> Try it:
Where a line of the records contains the word "about", show that line.

> Data extract:
________

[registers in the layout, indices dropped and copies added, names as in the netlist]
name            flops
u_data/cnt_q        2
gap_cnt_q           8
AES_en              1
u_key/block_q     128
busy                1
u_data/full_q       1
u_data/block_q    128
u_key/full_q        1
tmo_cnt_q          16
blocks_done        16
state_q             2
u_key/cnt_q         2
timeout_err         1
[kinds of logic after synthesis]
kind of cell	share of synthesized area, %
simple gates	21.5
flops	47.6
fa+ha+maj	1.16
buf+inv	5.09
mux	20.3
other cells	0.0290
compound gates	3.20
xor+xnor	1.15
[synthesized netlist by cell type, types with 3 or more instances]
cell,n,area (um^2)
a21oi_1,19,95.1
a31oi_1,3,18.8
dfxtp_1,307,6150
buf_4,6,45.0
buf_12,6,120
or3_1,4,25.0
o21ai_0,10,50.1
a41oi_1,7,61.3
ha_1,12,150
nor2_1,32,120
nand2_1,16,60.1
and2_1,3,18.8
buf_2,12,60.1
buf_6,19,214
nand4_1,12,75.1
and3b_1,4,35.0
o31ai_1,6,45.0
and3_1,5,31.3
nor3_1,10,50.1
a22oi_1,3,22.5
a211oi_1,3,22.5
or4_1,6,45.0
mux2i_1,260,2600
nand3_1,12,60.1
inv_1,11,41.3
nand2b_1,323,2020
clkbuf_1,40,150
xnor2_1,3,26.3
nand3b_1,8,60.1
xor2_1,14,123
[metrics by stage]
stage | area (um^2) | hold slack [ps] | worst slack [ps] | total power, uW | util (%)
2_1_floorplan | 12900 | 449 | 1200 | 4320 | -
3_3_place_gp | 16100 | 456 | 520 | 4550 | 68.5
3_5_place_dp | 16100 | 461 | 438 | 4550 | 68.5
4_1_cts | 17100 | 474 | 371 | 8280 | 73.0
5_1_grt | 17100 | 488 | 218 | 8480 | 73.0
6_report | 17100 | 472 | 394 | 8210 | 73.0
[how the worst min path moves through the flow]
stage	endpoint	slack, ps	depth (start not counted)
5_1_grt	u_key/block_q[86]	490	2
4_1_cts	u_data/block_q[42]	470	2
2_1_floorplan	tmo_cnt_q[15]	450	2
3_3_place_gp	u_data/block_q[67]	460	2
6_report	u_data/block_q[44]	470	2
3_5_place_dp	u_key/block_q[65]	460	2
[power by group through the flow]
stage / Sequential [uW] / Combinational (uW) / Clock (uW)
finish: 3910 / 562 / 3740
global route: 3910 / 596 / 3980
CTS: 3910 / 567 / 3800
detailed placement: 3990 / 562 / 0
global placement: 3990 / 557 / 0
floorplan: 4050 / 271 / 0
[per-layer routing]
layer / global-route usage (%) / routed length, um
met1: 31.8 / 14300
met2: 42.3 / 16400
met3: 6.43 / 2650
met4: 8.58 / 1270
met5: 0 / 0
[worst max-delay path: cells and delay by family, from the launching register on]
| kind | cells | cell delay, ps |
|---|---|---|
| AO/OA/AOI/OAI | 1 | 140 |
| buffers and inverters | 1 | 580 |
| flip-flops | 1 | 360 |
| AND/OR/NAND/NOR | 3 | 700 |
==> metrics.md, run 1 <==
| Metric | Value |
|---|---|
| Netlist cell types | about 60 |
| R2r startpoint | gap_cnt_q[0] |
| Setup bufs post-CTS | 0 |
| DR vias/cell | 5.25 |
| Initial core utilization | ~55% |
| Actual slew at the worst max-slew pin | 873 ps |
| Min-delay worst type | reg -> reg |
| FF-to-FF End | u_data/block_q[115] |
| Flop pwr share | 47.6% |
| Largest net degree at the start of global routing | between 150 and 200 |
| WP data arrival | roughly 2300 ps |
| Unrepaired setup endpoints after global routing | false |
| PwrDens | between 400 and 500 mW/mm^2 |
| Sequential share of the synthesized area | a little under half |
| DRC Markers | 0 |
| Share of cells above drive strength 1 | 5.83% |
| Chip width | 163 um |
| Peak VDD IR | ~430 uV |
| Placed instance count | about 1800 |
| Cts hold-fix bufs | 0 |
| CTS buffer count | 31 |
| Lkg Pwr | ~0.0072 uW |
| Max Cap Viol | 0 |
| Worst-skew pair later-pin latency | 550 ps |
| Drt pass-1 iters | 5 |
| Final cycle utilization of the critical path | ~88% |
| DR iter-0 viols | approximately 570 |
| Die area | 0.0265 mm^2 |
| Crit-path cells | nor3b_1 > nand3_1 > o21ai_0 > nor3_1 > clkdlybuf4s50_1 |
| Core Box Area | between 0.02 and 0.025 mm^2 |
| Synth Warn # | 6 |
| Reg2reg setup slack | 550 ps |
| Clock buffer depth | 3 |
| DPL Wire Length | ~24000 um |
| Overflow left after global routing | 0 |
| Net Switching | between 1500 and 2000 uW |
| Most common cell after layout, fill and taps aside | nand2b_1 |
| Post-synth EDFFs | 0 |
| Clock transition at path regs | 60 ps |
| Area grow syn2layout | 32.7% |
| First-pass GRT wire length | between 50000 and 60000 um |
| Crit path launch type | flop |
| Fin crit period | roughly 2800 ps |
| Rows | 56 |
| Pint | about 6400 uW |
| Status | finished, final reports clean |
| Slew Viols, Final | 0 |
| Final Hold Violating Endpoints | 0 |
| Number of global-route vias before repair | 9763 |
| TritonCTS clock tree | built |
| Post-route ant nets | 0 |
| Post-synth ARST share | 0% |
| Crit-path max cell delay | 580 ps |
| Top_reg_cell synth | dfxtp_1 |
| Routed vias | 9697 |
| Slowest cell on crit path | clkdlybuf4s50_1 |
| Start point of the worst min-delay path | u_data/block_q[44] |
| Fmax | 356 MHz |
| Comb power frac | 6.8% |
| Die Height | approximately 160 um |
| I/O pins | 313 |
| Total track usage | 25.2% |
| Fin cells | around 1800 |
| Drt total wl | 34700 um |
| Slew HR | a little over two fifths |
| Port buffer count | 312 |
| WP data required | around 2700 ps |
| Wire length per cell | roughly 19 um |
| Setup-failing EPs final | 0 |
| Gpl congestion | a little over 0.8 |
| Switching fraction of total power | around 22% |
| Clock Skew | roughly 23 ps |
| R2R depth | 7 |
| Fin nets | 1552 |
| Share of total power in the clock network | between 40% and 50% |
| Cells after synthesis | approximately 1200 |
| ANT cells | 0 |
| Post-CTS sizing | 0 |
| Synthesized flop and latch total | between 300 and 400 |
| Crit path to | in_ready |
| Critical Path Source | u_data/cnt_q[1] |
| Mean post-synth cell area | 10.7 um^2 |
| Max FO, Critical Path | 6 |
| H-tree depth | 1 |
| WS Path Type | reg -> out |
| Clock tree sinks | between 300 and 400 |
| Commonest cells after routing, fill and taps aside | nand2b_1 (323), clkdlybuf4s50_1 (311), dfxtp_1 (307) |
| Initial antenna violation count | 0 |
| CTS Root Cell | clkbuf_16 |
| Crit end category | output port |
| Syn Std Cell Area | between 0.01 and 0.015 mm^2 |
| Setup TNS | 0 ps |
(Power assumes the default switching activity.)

________

> Reply to the task:
| Netlist cell types | about 60 |
| Placed instance count | about 1800 |
| Pint | about 6400 uW |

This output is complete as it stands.